• [Task description]
Search the records for "synthesis". Copy every line where it appears.

======== Data in this exercise

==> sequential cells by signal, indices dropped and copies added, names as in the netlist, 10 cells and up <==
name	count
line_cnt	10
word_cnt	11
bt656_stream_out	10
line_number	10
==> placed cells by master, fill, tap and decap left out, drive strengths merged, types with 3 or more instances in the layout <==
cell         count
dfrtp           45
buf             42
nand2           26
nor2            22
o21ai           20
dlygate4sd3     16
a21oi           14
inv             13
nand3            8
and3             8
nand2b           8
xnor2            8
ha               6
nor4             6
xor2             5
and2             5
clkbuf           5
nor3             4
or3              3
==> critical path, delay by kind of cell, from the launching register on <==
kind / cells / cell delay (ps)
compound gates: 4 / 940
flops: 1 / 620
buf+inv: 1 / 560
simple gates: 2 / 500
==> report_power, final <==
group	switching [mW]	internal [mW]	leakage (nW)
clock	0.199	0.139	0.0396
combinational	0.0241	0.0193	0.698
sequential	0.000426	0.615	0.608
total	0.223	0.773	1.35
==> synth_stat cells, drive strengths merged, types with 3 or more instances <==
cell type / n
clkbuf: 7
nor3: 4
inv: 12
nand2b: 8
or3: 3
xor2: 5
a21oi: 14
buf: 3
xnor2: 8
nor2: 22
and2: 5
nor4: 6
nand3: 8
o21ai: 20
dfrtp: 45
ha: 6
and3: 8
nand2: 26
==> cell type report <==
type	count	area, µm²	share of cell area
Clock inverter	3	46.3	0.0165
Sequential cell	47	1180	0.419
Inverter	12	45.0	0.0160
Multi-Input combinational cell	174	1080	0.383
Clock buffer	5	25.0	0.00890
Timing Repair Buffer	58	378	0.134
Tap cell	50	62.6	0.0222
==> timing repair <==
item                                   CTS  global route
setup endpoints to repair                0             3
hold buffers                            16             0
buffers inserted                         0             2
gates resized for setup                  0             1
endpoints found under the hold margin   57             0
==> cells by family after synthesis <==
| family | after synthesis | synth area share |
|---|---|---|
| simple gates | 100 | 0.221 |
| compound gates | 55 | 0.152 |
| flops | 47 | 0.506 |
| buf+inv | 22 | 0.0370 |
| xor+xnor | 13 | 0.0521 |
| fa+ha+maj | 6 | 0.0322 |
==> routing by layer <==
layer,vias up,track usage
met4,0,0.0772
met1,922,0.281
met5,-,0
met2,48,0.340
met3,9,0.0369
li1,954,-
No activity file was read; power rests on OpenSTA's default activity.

================
======== Data in this exercise

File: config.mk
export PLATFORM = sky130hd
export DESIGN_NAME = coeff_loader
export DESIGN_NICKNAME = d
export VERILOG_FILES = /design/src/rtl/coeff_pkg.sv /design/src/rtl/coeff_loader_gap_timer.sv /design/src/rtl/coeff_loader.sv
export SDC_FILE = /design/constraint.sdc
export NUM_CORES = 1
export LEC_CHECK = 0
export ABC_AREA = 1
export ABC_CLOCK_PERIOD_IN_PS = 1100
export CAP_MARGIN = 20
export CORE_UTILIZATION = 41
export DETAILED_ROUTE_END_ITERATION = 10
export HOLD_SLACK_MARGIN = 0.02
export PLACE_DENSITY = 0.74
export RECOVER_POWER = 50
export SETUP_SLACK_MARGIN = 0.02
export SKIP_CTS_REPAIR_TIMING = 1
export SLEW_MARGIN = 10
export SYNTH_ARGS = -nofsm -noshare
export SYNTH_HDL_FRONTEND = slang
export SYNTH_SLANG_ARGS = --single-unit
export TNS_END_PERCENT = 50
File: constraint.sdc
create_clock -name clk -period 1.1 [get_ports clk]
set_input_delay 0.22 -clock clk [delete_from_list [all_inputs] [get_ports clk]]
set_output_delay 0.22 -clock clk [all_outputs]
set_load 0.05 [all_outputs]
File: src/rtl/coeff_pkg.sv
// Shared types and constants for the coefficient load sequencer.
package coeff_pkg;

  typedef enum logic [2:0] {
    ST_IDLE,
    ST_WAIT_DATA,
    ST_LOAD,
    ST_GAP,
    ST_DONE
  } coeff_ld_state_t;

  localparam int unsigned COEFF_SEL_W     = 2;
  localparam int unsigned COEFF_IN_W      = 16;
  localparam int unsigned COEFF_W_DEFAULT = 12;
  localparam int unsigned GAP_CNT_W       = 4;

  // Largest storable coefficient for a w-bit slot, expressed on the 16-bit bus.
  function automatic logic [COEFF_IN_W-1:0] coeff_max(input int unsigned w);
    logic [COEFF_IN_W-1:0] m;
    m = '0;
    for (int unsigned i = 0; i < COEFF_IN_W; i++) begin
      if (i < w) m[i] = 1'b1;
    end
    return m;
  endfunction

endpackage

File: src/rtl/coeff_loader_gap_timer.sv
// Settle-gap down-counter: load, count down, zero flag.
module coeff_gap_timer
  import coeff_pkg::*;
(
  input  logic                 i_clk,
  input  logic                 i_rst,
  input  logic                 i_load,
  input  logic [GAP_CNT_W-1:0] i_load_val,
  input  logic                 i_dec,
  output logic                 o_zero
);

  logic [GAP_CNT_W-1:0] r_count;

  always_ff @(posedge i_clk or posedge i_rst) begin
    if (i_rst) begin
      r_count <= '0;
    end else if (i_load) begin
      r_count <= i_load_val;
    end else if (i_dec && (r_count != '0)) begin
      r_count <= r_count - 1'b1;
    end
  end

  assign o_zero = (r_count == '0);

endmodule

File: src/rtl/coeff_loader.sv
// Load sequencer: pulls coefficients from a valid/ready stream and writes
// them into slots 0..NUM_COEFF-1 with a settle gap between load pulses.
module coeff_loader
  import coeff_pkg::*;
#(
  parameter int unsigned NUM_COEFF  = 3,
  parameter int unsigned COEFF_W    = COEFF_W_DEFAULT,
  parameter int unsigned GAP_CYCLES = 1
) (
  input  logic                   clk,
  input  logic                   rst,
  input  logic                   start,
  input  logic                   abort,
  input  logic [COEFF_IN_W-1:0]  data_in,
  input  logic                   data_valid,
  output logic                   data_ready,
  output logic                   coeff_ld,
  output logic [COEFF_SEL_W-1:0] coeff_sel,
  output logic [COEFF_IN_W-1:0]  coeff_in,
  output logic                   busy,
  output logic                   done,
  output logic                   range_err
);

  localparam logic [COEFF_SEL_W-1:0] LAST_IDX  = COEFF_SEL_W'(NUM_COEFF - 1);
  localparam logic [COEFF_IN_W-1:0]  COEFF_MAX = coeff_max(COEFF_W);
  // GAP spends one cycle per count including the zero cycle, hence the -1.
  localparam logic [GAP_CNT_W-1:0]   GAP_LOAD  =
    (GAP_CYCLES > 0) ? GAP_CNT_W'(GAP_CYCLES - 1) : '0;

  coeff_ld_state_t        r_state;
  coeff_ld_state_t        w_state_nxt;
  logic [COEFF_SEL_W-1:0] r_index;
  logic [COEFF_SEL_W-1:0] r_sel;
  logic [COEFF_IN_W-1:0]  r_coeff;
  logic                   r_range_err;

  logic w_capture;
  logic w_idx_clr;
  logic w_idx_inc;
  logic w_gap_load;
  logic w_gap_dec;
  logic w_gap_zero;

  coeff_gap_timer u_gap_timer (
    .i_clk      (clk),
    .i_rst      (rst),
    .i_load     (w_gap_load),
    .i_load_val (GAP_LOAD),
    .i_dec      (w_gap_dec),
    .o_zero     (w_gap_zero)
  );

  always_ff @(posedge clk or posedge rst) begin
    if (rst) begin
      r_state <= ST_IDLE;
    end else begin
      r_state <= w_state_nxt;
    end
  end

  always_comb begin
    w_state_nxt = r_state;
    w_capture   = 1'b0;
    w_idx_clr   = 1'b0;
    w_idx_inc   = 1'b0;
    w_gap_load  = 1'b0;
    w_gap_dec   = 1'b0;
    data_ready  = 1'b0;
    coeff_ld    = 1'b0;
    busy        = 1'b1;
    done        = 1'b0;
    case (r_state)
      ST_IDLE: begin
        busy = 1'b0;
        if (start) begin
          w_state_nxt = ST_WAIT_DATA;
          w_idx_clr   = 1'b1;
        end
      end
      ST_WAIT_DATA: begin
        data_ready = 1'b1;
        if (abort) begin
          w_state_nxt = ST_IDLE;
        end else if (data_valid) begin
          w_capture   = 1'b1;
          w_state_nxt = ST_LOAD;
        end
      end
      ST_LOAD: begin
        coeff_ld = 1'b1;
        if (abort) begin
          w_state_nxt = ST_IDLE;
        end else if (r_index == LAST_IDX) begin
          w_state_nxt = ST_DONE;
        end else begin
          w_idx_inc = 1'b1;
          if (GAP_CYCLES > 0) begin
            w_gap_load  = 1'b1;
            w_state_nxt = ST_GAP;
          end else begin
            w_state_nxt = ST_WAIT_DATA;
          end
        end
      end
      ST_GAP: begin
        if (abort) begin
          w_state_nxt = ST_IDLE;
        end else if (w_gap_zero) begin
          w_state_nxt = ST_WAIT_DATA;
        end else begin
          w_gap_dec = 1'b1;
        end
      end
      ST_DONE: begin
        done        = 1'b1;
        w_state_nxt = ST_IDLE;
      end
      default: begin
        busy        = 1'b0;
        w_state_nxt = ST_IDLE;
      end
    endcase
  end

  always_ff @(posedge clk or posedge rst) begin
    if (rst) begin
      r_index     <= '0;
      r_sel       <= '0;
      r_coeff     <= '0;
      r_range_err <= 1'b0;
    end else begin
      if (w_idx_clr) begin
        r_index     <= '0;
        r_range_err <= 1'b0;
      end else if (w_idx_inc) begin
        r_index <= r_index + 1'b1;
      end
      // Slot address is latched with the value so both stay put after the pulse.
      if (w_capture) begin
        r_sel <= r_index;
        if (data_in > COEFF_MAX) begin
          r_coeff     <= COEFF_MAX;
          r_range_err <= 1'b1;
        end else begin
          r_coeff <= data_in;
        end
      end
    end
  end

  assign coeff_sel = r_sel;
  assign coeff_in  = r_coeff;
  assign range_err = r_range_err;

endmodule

================
======== Data in this exercise

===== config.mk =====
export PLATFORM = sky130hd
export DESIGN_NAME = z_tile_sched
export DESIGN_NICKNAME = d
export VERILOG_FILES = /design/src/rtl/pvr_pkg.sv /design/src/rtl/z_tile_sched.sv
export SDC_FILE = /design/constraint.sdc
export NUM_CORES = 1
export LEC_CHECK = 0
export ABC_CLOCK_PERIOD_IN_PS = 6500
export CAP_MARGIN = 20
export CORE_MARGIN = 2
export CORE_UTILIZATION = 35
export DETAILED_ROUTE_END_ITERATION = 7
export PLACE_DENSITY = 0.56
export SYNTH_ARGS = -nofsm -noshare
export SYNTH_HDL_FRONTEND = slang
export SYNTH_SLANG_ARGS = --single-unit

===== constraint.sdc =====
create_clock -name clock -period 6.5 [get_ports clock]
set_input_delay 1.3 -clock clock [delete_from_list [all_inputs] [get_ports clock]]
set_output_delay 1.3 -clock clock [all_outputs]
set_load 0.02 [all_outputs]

================

• [Output for this task]
==> cells by family after synthesis <==
| family | after synthesis | synth area share |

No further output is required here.